Yesterday, marine ecology activist organization Oceana sent out a message to its supporters, asking them to send a letter to their United States senators urging support for S. 850, the Shark Conservation Act. The bill, originally authored by Representative Madeleine Bordallo of Guam and introduced to the Senate by John Kerry, would alter already existing laws to ban shark finning, the practice of grabbing sharks from the ocean, cutting their fins off, and then dumping the rest of the animal back into the water. The fins are then sold and used to make soup.
The Shark Conservation Act was acted upon quickly by the House of Representatives and passed a year and a half ago. The next day, on March 3, 2009, the Senate Committee on Commerce, Science, and Transportation received the legislation.

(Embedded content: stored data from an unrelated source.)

[src/rtl/mem_rd_arbiter_pkg.sv]
// Shared types and AXI constants for the memory read arbiter.
package mem_arb_pkg;

    typedef enum logic [1:0] {ARB_IDLE, ARB_AR, ARB_RD, ARB_DONE} arb_state_t;
    typedef enum logic [1:0] {OWN_I, OWN_D, OWN_UC} arb_owner_t;

    localparam logic [1:0] AXI_BURST_INCR = 2'b01;
    localparam logic [2:0] AXI_SIZE_4B    = 3'b010;

    // Round-robin successor: ICACHE -> DCACHE -> UNCACHED -> ICACHE.
    function automatic arb_owner_t owner_after(arb_owner_t o);
        case (o)
            OWN_I:   return OWN_D;
            OWN_D:   return OWN_UC;
            default: return OWN_I;
        endcase
    endfunction

endpackage

[src/rtl/mem_rd_arbiter_if.sv]
// Requester-side handshakes plus the AXI4 read channel of the arbiter.
interface mem_rd_arbiter_if #(
    parameter int LINE_WORDS = 8
);
    logic                        icache_rd_req;
    logic [31:0]                 icache_addr;
    logic                        icache_gnt;
    logic [LINE_WORDS-1:0][31:0] icache_data;

    logic                        dcache_rd_req;
    logic [31:0]                 dcache_addr;
    logic                        dcache_gnt;
    logic [LINE_WORDS-1:0][31:0] dcache_data;

    logic                        uc_rd_req;
    logic [31:0]                 uc_addr;
    logic                        uc_gnt;
    logic [31:0]                 uc_data;

    logic [3:0]                  arid;
    logic [31:0]                 araddr;
    logic [7:0]                  arlen;
    logic [2:0]                  arsize;
    logic [1:0]                  arburst;
    logic                        arvalid;
    logic                        arready;

    logic [3:0]                  rid;
    logic [31:0]                 rdata;
    logic [1:0]                  rresp;
    logic                        rlast;
    logic                        rvalid;
    logic                        rready;

    // Arbiter view.
    modport master (
        input  icache_rd_req, icache_addr, dcache_rd_req, dcache_addr, uc_rd_req, uc_addr,
        output icache_gnt, icache_data, dcache_gnt, dcache_data, uc_gnt, uc_data,
        output arid, araddr, arlen, arsize, arburst, arvalid,
        input  arready,
        input  rid, rdata, rresp, rlast, rvalid,
        output rready
    );

    // Requesters plus AXI slave view.
    modport slave (
        output icache_rd_req, icache_addr, dcache_rd_req, dcache_addr, uc_rd_req, uc_addr,
        input  icache_gnt, icache_data, dcache_gnt, dcache_data, uc_gnt, uc_data,
        input  arid, araddr, arlen, arsize, arburst, arvalid,
        output arready,
        output rid, rdata, rresp, rlast, rvalid,
        input  rready
    );
endinterface

[src/rtl/mem_rd_arbiter_rr_arb3.sv]
// Combinational 3-way round-robin picker starting the search at ptr.
module rr_arb3
    import mem_arb_pkg::*;
(
    input  logic [2:0] req,
    input  arb_owner_t ptr,
    output logic [2:0] grant,
    output arb_owner_t winner,
    output arb_owner_t next_ptr
);

    // Scan ptr, ptr+1, ptr+2 (mod 3) and take the first active request.
    always_comb begin
        logic found;
        int   idx;
        grant    = '0;
        winner   = ptr;
        next_ptr = ptr;
        found    = 1'b0;
        idx      = 0;
        for (int i = 0; i < 3; i++) begin
            idx = int'(ptr) + i;
            if (idx >= 3) idx = idx - 3;
            if (!found && req[idx]) begin
                found      = 1'b1;
                grant[idx] = 1'b1;
                winner     = arb_owner_t'(idx[1:0]);
                next_ptr   = owner_after(arb_owner_t'(idx[1:0]));
            end
        end
    end

endmodule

What happened after that? Nothing. John Rockefeller, the chair of the committee, chose to ignore the bill. Rockefeller has had the power to make sure that the Shark Conservation Act comes up for a vote, but instead, he’s used his power to prevent that from happening.
Now, the 111th Congress is at a close. Tomorrow, the Senate will have a pro forma meeting, at which someone bangs a gavel, a few minutes pass, and the gavel bangs again.
And where does that leave the sharks? Thanks to Senator John Rockefeller, it leaves millions more of them dead every year, with some species reduced to just 1 percent of the populations they had a generation ago. Many are on the verge of extinction, and with them goes the balance of the marine ecosystems that form the foundation of life on our planet.
Perhaps Representative Bordallo will reintroduce the Shark Conservation Act to the House of Representatives next year. If she does, however, she’ll have to start from square one, and the bill will face a more hostile Republican leadership. It may be another decade before the Shark Conservation Act has a chance of passage. By then, it may well be too late.